- _Exercise goal_
Your answer must consist of exactly the lines below, starting with the line with "finalCritPeriodShare_pct 60.7 \" and going on through the line with "grt_use_met1_pct 28.7 \", and nothing else.
------
This is an optimization exercise on Yosys and OpenROAD, whose aim is small area, a short achievable clock period and few clock cycles per item, not a production implementation.
No run shown here included a check of the RTL's function; only the layout flow was run.
No activity file was given, so power comes from the tool's default toggle rates.

==> flow/design.v, too long to show whole: its modules and the start of the top module <==
// module goertzel_power_detect: 2011 lines
// module goertzel_fa: 10 lines
// module goertzel_ha: 9 lines
module goertzel_power_detect #(
   parameter int OW       = 20,
   parameter int PW       = 2*OW+1,
   parameter int HOLD_ON  = 3,
   parameter int HOLD_OFF = 3
) (
   input  logic            i_clk,
   input  logic            i_rst,
   input  logic [2*OW-1:0] s_axis_tdata,
   input  logic            s_axis_tvalid,
   output logic            s_axis_tready,
   output logic [PW-1:0]   m_axis_tdata,
   output logic            m_axis_tuser,
   output logic            m_axis_tvalid,
   input  logic            m_axis_tready,
   input  logic [PW-1:0]   i_threshold,
   output logic            o_detect
);
  // ...
==> flow/run.sh <==
#!/bin/bash
# synth_recipe.tcl (not shown) runs the flow's synth.tcl, then flattens the netlist and writes it again
# the make line also repeats each setting of config.mk as NAME=value (left out here)
make -C /OpenROAD-flow-scripts/flow DESIGN_CONFIG=/design/flow/config.mk WORK_HOME=/design/flow/orfs CLKGATE_MAP_FILE= SYNTH_SCRIPT=/design/flow/synth_recipe.tcl finish
==> flow/config.mk <==
export PLATFORM = sky130hd
export DESIGN_NAME = goertzel_power_detect
export DESIGN_NICKNAME = goertzel_power_detect
export VERILOG_FILES = /design/flow/design.v
export SDC_FILE = /design/flow/constraint.sdc
export NUM_CORES = 4
export LEC_CHECK = 0
export CAP_MARGIN = 20
export CORE_MARGIN = 2
export CORE_UTILIZATION = 40
export SLEW_MARGIN = 20
export SYNTH_HIERARCHICAL = 1
export SYNTH_MINIMUM_KEEP_SIZE = 0
==> flow/constraint.sdc <==
create_clock -name core_clock -period 8.0 [get_ports {i_clk}]
set_input_delay 1.6000 -clock core_clock [delete_from_list [all_inputs] [get_ports {i_clk}]]
set_output_delay 1.6000 -clock core_clock [all_outputs]
set_load 0.01 [all_outputs]
==> impl_metrics.tcl, run 1 <==
set metrics [dict create \
    hold_viol 0 \
    first_global_vias 12737 \
    p_sw_mw 3.38 \
    die_area_sq_um 46700 \
    critPathCapture "s_axis_tready" \
    finalCritPeriodShare_pct 60.7 \
    slew_headroom_pct 33.1 \
    status "timing/DRC/antenna clean" \
    reg.largest.list "r_pwr (41), g_mid.r_ra (40), g_mid.r_rb (39)" \
    routed_wirelength_um 46500 \
    path_common_cell "clkdlybuf4s50_1" \
    yosysTopAreaCellShare_pct 38.2 \
    p_seq_share_pct 23.4 \
    wire_per_inst_um 21.7 \
    p_total_mw 7.87 \
    setup_slack_ns 3.14 \
    clock-sinks 167 \
    async_flop_share_pct 0 \
    cpLargestDelayFamily "buffers and inverters" \
    largest_reg_flops 41 \
    ys_seq_elements 167 \
    path_cells "clkdlybuf4s50_1 -> nand2b_4 -> clkdlybuf4s50_1" \
    grt_use_met1_pct 28.7 \
    cts_hold_buffers 0 \
    min_delay_path_depth 2 \
    powerDensity_nw_per_um2 383 \
    synth-edff-count 161 \
    areaGrowthSynthToFinish_pct 14.2 \
    power_leader "combinational cells" \
    clkTransAtPathRegs_ns 0.07 \
    io_buffer_count 129 \
    cts_root_buf "clkbuf_16" \
    swShare_pct 42.9 \
    grt_most_used_layer "met2" \
    fin_cells 2145 \
    overflow 0 \
    synth_top_family_by_area "adder cells" \
    die_h_um 216 \
]
==> inputs of run 2 (changes only) <==
--- a/flow/config.mk
+++ b/flow/config.mk
@@ -8,6 +8,7 @@
 export CAP_MARGIN = 20
 export CORE_MARGIN = 2
 export CORE_UTILIZATION = 40
+export SETUP_SLACK_MARGIN = 3.5
 export SLEW_MARGIN = 20
 export SYNTH_HIERARCHICAL = 1
 export SYNTH_MINIMUM_KEEP_SIZE = 0
==> impl_metrics.tcl, run 2 <==
set metrics [dict create \
    hold_viol 0 \
    yosysTopAreaCellShare_pct 38.2 \
    ys.flop_type "edfxtp_1" \
    finalClockSkew_ns 0.0212 \
    clock-sinks 167 \
    die_h_um 216 \
    arrival_ns 4.85 \
    finalSetupViolations 0 \
    slew_headroom_pct 38.3 \
    wire_per_inst_um 22.7 \
    p_total_mw 8.00 \
    min_delay_path_depth 2 \
    hold_path_class "reg -> reg" \
    async_flop_share_pct 0 \
    dpl_worst_slack_ns 3.10 \
    layout_commonest_cell "and2_1" \
    rsz0062_at_grt "true" \
    ir_drop_v 0.000180 \
    critPathCapture "r_cnt[0]" \
    r2r-start "g_mid.r_ra[2]" \
    cts_tree "done" \
    diodes 0 \
    clockBufferDepth 2 \
    critPathCaptureType "flop" \
    routed_wirelength_um 50700 \
    status "timing/DRC/antenna clean" \
    dp_hpwl_um 33400 \
    cts_buffers 17 \
    worst_slew_pin_slew_ns 0.925 \
    first_global_vias 12918 \
    clock_latency_ns 0.48 \
    drcViolationCount 0 \
    ys_top_cells_by_count "and2_1, fa_1, edfxtp_1" \
    grt_util_all_layers_pct 22.7 \
    die_w_um 216 \
    critical_path_class "reg -> reg" \
    route.vias.total 11820 \
    die_area_sq_um 46700 \
    yosys.area.top_type "fa_1" \
    cp.required_ns 8.36 \
    synth_fp_nets 1975 \
    syn_avg_cell_area_sq_um 12.6 \
    largest_reg_flops 41 \
    reg.largest.list "r_pwr (41), g_mid.r_ra (40), g_mid.r_rb (39)" \
    areaGrowthSynthToFinish_pct 18.9 \
    r2r_slack_ns 3.51 \
    critPathMaxFanout 3 \
    fin_util_pct 48.2 \
    clkTransAtPathRegs_ns 0.07 \
    synth_area_leaders "fa_1, edfxtp_1, and2_1" \
    r2r.worst_path.cells 20 \
    dr.first_iter.drc_count 793 \
    grt_pass1_wl_um 78000 \
    fin_nets 2174 \
    timing.max_cap.violations 0 \
    synth-seq-area-share_pct 27.6 \
    fmax_mhz 223 \
    ant_nets 0 \
    io_buffer_count 129 \
    synthCells 1430 \
    cts_root_buf "clkbuf_16" \
    start_kind "flop" \
    viasPerCell 5.29 \
    grt_max_degree 78 \
    r2r_end "r_cnt[0]" \
    finalCritPeriodShare_pct 56.1 \
    overflow 0 \
    rows 77 \
    coreArea_sq_um 44300 \
    num-fill-cells 3953 \
    setup_slack_ns 3.51 \
    ys_seq_elements 167 \
    slew_violations 0 \
    largest-register "r_pwr" \
    final_cell_mix "and2_1, fa_1, edfxtp_1" \
    yosysUniqueCellTypes 64 \
    ys_warn_count 7 \
    powerDensity_nw_per_um2 374 \
    synth.cell_area_sq_um 18000 \
    drt_pass1_iterations 7 \
    crit_start "g_mid.r_ra[2]" \
    synth-edff-count 161 \
    htreeDepth 4 \
    tns_ns 0 \
    initial_core_util_pct 40.6 \
    pin_count 130 \
    layout-drive-gt1-share_pct 10.4 \
    place_congestion 0.823 \
    total_leakage_power_nw 9.02 \
    antenna_found_initial 0 \
    finalCriticalPeriod_ns 4.49 \
]
==> run 2: cell count changes in the layout (fill, tap and decap cells not counted), moves of 3 or more <==
cell and delta:
o21ai_0 -4, buf_4 +71, fa_2 +5, o21ai_2 +3, fa_1 -5, buf_12 +3, buf_6 +12
==> run 2: how the worst min path moves through the flow <==
stage | startpoint | to
floorplan | g_mid.r_v2 | r_v3
CTS | g_mid.r_v2 | r_v3
global route | g_mid.r_v2 | r_v3
finish | g_mid.r_v2 | r_v3
global placement | g_in.r_v1 | g_mid.r_v2
detailed placement | g_mid.r_v2 | r_v3
==> run 2: repair_timing <==
action                                 4_1_cts  5_1_grt
setup endpoints to repair                   22       17
endpoints found under the hold margin        0        0
pin swaps                                   10        7
resized for setup                            9       24
gates cloned                                 2        0
setup buffers                               57       31
hold buffers                                 0        0
==> run 2: through the flow <==
stage | std cells | hold slack [ns] | instance area, sq um
detailed placement | 2112 | 0.478 | 19900
finish | 2234 | 0.494 | 21400
global route | 2234 | 0.527 | 21400
CTS | 2203 | 0.495 | 21000
floorplan | 1430 | 0.442 | 18000
global placement | 2112 | 0.470 | 19900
------
- _Your response_
    finalCritPeriodShare_pct 60.7 \
    slew_headroom_pct 33.1 \
    status "timing/DRC/antenna clean" \
    reg.largest.list "r_pwr (41), g_mid.r_ra (40), g_mid.r_rb (39)" \
    routed_wirelength_um 46500 \
    path_common_cell "clkdlybuf4s50_1" \
    yosysTopAreaCellShare_pct 38.2 \
    p_seq_share_pct 23.4 \
    wire_per_inst_um 21.7 \
    p_total_mw 7.87 \
    setup_slack_ns 3.14 \
    clock-sinks 167 \
    async_flop_share_pct 0 \
    cpLargestDelayFamily "buffers and inverters" \
    largest_reg_flops 41 \
    ys_seq_elements 167 \
    path_cells "clkdlybuf4s50_1 -> nand2b_4 -> clkdlybuf4s50_1" \
    grt_use_met1_pct 28.7 \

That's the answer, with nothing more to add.